## Exercise
If a line in the listing contains "comparison", copy it out whole.

## Supplied data
• • • • •
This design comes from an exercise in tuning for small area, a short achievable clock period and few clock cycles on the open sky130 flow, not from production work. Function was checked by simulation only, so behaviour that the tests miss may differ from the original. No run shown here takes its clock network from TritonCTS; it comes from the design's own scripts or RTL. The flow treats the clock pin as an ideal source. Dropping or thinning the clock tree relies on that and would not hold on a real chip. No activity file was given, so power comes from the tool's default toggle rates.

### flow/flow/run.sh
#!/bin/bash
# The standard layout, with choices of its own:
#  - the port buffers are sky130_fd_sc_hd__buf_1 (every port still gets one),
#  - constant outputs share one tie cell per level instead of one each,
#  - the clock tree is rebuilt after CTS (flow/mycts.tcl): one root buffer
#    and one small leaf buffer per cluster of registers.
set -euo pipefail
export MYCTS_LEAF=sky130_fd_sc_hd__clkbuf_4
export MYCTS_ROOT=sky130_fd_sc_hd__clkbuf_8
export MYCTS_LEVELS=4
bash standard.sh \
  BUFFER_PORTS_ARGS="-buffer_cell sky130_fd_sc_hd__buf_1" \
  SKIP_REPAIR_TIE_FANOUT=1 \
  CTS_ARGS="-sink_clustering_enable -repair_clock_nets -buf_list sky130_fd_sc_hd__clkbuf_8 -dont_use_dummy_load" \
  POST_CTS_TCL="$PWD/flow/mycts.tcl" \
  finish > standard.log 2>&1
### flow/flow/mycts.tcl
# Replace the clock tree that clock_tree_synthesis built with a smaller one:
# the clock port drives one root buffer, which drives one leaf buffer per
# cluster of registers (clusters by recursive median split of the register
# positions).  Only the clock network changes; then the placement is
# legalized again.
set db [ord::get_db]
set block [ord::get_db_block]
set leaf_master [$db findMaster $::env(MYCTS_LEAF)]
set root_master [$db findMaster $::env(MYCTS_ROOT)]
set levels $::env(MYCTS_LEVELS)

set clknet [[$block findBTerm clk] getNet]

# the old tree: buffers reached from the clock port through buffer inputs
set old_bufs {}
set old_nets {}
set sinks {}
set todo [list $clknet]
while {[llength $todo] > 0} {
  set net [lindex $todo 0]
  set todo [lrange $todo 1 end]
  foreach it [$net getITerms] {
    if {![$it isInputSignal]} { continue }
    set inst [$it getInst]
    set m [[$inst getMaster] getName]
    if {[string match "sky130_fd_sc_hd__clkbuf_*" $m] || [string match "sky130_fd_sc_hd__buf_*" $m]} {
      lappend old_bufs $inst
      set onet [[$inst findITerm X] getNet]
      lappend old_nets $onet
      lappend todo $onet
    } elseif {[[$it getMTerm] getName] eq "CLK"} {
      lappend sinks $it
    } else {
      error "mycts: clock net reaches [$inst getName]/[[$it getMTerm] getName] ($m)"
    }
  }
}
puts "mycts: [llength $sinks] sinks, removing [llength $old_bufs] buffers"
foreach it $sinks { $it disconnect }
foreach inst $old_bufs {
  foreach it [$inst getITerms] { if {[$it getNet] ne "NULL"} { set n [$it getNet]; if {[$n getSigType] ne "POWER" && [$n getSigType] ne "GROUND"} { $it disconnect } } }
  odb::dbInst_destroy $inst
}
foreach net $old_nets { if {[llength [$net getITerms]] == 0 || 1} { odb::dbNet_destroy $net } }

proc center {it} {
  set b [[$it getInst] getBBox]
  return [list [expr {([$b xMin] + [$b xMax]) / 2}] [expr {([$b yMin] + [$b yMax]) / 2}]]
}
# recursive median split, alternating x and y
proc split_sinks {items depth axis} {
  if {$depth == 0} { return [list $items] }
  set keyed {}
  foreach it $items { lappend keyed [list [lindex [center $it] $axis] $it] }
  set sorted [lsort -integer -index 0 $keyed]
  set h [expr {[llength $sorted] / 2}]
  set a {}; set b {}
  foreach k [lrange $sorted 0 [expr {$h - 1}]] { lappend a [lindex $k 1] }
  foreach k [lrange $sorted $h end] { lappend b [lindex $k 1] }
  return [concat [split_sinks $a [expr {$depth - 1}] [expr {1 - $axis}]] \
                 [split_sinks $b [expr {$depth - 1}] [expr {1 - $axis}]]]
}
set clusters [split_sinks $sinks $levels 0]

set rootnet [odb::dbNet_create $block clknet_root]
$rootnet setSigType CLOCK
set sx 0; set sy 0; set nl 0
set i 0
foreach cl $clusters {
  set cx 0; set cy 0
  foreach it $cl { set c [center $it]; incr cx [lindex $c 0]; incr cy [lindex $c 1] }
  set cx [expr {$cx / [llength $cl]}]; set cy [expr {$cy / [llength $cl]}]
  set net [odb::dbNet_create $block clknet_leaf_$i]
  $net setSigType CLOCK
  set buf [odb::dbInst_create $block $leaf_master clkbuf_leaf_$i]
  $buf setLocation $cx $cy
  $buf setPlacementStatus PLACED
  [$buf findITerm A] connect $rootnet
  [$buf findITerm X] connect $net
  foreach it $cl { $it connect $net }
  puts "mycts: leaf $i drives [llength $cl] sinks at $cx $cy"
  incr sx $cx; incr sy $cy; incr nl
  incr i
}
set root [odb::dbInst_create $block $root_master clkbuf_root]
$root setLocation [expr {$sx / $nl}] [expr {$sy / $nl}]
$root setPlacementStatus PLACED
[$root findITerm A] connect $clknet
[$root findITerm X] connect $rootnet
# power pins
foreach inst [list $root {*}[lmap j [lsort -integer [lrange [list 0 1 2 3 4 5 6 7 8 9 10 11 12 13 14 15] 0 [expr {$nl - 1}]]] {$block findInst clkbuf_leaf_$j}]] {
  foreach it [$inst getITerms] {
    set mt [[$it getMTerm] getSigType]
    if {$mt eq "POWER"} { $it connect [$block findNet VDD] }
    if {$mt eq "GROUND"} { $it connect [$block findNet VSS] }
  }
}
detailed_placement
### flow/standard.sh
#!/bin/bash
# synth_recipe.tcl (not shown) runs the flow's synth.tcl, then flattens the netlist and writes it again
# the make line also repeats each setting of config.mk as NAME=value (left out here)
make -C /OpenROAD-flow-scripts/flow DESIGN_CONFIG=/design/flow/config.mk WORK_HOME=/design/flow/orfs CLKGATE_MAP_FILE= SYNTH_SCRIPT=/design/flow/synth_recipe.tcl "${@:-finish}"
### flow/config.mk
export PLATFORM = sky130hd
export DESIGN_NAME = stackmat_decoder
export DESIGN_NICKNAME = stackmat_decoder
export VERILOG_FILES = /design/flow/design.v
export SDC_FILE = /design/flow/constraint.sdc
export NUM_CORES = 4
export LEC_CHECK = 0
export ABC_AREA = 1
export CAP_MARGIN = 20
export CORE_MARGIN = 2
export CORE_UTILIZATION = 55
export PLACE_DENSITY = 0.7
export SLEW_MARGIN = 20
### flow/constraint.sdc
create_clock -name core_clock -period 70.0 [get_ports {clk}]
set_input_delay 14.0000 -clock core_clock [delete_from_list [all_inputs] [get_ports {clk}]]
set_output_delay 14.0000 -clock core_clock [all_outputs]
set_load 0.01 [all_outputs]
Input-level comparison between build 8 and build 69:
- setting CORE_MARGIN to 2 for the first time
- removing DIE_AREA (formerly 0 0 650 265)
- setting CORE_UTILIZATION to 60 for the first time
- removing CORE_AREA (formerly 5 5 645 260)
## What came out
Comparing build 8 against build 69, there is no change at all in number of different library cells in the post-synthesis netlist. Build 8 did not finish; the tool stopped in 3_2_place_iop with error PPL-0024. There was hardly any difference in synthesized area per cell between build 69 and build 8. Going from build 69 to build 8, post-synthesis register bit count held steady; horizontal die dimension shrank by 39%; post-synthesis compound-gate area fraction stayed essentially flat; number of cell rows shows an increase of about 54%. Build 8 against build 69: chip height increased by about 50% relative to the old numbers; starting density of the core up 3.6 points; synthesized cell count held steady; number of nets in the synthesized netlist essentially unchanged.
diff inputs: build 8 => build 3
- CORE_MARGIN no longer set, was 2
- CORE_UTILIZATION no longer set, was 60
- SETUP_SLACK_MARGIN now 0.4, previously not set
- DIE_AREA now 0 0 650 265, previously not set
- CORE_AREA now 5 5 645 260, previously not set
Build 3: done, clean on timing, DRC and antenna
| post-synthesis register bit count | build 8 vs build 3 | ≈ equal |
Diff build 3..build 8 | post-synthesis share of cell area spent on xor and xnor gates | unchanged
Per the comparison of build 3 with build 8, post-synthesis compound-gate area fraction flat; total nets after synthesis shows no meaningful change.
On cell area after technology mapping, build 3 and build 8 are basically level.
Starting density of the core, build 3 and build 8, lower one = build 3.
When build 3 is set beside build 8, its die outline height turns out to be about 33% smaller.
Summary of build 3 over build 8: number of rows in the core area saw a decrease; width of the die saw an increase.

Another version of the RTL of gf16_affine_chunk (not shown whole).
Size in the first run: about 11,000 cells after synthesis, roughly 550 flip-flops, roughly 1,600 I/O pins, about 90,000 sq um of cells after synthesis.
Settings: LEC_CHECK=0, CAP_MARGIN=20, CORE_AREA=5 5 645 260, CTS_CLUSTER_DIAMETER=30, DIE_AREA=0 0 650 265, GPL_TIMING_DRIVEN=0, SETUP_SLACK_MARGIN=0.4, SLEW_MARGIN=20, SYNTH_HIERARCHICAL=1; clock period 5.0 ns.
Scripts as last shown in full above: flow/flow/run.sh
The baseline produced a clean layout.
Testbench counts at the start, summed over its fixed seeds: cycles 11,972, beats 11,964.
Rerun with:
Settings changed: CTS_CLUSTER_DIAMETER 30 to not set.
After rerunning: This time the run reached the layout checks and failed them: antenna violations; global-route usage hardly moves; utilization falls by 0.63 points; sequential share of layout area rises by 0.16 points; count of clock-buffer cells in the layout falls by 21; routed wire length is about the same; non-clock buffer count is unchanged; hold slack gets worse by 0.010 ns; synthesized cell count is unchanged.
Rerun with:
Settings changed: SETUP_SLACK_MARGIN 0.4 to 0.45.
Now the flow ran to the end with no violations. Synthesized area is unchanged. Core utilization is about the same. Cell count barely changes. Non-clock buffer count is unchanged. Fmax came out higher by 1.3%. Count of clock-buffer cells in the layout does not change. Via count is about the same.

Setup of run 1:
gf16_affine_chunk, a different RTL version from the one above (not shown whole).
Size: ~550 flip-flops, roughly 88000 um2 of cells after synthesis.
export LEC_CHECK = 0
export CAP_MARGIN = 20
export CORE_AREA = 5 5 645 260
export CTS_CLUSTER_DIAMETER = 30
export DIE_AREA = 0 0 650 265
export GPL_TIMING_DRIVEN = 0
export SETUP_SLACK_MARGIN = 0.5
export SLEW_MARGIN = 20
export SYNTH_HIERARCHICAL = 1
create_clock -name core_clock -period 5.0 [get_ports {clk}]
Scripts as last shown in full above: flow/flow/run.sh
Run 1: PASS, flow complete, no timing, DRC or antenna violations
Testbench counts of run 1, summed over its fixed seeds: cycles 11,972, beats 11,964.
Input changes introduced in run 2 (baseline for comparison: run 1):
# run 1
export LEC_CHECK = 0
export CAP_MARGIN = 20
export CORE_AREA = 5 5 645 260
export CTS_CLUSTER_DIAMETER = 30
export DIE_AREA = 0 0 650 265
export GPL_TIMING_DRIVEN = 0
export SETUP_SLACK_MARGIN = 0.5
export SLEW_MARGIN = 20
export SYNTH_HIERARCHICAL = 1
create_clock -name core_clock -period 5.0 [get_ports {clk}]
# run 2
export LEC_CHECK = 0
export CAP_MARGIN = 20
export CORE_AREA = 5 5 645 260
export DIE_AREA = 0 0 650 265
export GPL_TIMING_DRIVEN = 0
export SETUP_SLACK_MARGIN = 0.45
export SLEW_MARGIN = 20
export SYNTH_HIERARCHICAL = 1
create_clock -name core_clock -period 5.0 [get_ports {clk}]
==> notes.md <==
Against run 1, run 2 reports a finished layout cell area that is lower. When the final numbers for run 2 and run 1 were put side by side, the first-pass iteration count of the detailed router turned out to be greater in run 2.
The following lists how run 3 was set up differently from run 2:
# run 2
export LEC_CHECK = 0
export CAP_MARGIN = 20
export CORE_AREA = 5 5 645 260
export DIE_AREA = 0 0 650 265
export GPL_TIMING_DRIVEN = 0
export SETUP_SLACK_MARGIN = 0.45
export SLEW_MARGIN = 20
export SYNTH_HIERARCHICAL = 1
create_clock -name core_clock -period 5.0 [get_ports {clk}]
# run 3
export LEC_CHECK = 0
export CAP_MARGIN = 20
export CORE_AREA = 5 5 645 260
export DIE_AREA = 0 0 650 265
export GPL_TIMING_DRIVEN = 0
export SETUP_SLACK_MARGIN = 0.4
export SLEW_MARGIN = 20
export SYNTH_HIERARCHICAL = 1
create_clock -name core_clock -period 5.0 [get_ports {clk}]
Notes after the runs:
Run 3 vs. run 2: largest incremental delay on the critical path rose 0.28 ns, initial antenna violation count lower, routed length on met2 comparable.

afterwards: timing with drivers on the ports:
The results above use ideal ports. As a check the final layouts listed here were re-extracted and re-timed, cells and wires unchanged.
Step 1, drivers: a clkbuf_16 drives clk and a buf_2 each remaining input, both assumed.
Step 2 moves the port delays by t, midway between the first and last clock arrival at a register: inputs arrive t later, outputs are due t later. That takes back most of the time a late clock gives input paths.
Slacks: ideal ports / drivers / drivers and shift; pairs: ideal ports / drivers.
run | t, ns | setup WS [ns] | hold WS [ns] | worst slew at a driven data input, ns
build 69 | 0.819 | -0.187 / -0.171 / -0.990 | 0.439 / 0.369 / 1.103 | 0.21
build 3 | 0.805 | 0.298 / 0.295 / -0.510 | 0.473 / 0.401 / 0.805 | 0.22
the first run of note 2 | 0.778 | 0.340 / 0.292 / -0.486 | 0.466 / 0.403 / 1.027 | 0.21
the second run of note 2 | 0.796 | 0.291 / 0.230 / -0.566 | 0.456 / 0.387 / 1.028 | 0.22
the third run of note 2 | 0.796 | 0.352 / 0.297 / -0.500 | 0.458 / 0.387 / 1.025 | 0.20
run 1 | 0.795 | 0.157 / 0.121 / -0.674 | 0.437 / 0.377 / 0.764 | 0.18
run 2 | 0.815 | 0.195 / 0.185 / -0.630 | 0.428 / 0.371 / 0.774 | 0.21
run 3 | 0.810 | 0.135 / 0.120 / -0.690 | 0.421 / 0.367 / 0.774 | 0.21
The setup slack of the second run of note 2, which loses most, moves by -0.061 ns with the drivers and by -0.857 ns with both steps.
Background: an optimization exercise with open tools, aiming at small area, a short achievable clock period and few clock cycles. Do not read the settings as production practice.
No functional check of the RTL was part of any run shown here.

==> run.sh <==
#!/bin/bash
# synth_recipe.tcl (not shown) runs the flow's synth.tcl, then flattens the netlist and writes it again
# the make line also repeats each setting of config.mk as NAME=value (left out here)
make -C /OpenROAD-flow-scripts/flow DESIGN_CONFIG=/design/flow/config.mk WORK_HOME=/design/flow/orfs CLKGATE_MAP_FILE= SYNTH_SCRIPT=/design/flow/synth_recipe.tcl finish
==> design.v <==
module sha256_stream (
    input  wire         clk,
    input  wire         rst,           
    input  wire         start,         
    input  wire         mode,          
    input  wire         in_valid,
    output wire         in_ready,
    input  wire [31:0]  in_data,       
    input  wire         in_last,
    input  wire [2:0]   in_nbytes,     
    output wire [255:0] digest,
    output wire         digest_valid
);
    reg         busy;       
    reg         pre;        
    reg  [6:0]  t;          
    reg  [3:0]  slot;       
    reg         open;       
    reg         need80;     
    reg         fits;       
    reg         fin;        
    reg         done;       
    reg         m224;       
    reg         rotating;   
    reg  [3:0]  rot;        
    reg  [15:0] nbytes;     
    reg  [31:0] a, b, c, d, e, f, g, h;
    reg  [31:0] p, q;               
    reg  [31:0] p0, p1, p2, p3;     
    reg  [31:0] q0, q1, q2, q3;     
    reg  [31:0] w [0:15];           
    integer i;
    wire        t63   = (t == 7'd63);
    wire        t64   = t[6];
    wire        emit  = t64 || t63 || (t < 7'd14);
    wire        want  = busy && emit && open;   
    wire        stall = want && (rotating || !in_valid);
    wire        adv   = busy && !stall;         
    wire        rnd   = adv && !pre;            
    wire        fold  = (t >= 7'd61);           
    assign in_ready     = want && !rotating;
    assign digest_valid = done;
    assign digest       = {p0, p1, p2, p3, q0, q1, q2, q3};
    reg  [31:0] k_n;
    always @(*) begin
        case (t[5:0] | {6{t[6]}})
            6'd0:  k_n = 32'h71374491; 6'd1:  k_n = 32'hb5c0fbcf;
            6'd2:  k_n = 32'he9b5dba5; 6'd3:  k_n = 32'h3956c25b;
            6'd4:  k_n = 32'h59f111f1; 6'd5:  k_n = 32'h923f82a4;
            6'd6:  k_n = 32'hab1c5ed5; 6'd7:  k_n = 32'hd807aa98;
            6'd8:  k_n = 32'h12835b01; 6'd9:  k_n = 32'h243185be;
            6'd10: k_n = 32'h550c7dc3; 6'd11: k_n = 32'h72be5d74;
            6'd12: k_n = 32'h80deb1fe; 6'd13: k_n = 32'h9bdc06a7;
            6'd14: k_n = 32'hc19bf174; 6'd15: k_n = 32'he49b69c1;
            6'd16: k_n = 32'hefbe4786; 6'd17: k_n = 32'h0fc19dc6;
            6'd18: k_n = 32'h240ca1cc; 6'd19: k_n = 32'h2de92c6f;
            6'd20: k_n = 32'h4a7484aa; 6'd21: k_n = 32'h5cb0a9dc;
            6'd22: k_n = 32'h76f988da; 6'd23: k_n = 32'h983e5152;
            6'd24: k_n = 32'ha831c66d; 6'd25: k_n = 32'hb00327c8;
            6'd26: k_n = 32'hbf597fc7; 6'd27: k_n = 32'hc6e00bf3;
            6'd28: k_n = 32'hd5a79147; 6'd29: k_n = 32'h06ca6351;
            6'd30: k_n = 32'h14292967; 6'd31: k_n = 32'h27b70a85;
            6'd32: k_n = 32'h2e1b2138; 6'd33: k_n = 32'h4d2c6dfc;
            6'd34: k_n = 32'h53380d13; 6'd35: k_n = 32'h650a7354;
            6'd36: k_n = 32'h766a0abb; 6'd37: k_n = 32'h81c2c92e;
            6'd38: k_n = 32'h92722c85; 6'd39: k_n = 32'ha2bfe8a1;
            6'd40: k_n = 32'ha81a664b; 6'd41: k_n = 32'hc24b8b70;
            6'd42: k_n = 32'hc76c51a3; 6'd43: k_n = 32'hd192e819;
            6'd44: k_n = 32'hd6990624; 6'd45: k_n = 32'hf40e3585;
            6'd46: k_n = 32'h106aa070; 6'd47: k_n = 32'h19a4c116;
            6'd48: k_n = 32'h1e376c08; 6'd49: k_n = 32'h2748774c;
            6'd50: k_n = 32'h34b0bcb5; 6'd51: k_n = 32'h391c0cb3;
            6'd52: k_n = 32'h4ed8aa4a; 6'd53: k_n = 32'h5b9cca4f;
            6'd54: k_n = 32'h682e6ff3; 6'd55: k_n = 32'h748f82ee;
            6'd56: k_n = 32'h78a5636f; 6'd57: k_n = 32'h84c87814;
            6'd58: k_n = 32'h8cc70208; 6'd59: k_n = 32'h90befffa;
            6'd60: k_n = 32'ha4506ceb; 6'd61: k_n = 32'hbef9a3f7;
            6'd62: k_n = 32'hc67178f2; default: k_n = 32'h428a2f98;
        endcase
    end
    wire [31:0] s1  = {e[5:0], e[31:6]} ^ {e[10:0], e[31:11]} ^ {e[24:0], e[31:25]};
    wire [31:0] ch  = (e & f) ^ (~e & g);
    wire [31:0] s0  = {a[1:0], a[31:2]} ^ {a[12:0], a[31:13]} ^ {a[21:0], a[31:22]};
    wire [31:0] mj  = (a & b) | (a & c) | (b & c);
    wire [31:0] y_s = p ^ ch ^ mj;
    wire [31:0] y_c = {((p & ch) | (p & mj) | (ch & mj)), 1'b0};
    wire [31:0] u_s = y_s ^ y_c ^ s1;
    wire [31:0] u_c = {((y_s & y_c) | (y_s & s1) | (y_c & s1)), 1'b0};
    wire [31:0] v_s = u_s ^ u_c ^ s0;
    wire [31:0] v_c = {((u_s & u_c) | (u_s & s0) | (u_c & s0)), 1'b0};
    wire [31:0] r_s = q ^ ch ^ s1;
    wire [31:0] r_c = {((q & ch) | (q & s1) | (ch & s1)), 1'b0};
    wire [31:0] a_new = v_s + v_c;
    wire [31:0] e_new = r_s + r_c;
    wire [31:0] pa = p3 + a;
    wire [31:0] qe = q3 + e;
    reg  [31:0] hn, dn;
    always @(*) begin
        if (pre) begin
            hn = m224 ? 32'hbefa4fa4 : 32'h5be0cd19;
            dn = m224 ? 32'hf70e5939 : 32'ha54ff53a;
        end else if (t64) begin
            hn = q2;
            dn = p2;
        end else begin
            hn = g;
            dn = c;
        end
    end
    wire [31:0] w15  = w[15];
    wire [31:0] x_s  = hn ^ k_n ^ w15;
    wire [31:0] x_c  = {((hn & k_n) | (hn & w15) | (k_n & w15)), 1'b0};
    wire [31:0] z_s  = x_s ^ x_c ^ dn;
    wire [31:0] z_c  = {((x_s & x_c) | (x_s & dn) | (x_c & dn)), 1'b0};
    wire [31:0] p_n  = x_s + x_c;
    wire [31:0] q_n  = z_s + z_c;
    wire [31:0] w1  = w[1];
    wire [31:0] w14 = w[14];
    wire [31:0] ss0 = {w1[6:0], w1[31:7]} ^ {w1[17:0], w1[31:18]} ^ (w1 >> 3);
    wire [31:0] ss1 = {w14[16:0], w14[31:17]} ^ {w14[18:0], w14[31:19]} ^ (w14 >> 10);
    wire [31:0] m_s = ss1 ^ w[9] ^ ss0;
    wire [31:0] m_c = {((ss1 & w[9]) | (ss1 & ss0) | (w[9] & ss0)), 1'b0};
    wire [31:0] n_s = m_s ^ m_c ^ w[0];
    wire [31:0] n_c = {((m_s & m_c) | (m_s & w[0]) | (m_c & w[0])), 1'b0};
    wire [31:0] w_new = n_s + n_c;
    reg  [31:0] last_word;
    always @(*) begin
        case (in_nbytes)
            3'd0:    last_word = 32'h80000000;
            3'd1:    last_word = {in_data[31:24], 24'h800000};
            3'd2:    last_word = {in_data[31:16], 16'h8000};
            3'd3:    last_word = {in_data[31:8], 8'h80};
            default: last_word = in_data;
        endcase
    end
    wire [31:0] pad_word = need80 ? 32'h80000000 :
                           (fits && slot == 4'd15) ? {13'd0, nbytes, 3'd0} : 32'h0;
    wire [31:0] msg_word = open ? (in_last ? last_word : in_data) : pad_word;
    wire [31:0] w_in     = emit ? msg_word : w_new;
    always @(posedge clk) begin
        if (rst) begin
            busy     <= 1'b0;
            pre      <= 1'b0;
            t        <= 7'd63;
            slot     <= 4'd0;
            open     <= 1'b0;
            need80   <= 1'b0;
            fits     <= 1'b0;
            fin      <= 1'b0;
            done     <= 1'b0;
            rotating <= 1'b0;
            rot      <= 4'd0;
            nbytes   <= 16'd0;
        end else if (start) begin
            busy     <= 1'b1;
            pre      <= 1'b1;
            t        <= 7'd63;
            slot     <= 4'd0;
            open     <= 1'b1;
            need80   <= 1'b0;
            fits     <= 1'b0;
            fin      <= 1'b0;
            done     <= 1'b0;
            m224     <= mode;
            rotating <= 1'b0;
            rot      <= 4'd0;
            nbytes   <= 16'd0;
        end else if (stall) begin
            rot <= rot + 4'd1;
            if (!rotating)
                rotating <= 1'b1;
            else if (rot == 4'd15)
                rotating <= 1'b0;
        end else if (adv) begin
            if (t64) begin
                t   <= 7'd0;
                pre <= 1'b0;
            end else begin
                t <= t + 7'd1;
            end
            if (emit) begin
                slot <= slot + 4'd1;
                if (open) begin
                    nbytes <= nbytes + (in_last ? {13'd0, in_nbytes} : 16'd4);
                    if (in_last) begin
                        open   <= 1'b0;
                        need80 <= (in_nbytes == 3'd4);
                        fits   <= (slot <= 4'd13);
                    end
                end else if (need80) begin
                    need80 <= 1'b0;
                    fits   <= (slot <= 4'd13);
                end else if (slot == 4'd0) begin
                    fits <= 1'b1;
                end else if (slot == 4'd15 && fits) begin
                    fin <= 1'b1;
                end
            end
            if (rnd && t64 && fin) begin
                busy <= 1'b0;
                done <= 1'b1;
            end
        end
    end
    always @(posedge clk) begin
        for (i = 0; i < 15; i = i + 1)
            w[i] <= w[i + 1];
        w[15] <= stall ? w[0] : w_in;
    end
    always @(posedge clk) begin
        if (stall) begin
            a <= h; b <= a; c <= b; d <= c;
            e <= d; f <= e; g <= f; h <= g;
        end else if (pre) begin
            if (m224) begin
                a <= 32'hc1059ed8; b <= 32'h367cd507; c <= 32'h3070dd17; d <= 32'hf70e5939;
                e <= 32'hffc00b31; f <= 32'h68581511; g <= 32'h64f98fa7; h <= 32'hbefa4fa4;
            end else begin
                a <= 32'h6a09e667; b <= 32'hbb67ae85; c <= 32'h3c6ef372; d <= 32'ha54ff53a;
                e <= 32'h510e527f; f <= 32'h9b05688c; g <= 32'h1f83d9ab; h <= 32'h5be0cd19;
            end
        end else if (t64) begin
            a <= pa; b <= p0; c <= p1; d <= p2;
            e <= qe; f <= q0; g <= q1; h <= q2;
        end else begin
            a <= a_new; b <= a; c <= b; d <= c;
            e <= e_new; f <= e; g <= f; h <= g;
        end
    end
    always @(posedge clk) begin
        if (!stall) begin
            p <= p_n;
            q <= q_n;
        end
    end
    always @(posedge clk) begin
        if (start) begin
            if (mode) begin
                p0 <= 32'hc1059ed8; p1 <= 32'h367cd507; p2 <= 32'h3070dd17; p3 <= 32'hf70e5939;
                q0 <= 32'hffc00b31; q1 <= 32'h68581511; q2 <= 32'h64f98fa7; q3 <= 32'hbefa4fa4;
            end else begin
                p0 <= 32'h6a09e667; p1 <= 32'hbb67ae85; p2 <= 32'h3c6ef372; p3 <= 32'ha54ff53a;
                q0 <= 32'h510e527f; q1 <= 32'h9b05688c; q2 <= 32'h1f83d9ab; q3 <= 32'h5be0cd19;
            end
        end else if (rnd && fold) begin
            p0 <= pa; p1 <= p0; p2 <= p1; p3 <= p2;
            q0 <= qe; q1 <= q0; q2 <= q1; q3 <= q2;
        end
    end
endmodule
• • • • •
## Written answer
Input-level comparison between build 8 and build 69:
Per the comparison of build 3 with build 8, post-synthesis compound-gate area fraction flat; total nets after synthesis shows no meaningful change.
Input changes introduced in run 2 (baseline for comparison: run 1):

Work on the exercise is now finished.